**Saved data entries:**
<file path="config.mk">
export PLATFORM = sky130hd
export DESIGN_NAME = rvmie_ctrl
export DESIGN_NICKNAME = d
export VERILOG_FILES = /design/src/hdl/rvmie_pkg.sv /design/src/hdl/rvmie_ctrl.sv
export SDC_FILE = /design/constraint.sdc
export NUM_CORES = 1
export LEC_CHECK = 0
export ABC_AREA = 1
export BUFFER_PORTS_ARGS = -buffer_cell sky130_fd_sc_hd__buf_4
export CAP_MARGIN = 20
export CORE_MARGIN = 1
export CORE_UTILIZATION = 50
export CTS_CLUSTER_SIZE = 25
export DETAILED_ROUTE_END_ITERATION = 16
export PLACE_DENSITY = 0.78
export SLEW_MARGIN = 20
export SYNTH_ARGS = -nofsm -noshare
export SYNTH_HDL_FRONTEND = slang
export SYNTH_SLANG_ARGS = --single-unit
</file>
<file path="constraint.sdc">
create_clock -name clock -period 2.06 [get_ports clock]
set_input_delay 0.309 -clock clock [delete_from_list [all_inputs] [get_ports clock]]
set_output_delay 0.309 -clock clock [all_outputs]
set_load 0.02 [all_outputs]
</file>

**What to produce:**
Down to the last line, restate the records exactly.

**Written solution:**
<file path="config.mk">
export PLATFORM = sky130hd
export DESIGN_NAME = rvmie_ctrl
export DESIGN_NICKNAME = d
export VERILOG_FILES = /design/src/hdl/rvmie_pkg.sv /design/src/hdl/rvmie_ctrl.sv
export SDC_FILE = /design/constraint.sdc
export NUM_CORES = 1
export LEC_CHECK = 0
export ABC_AREA = 1
export BUFFER_PORTS_ARGS = -buffer_cell sky130_fd_sc_hd__buf_4
export CAP_MARGIN = 20
export CORE_MARGIN = 1
export CORE_UTILIZATION = 50
export CTS_CLUSTER_SIZE = 25
export DETAILED_ROUTE_END_ITERATION = 16
export PLACE_DENSITY = 0.78
export SLEW_MARGIN = 20
export SYNTH_ARGS = -nofsm -noshare
export SYNTH_HDL_FRONTEND = slang
export SYNTH_SLANG_ARGS = --single-unit
</file>
<file path="constraint.sdc">
create_clock -name clock -period 2.06 [get_ports clock]
set_input_delay 0.309 -clock clock [delete_from_list [all_inputs] [get_ports clock]]
set_output_delay 0.309 -clock clock [all_outputs]
set_load 0.02 [all_outputs]
</file>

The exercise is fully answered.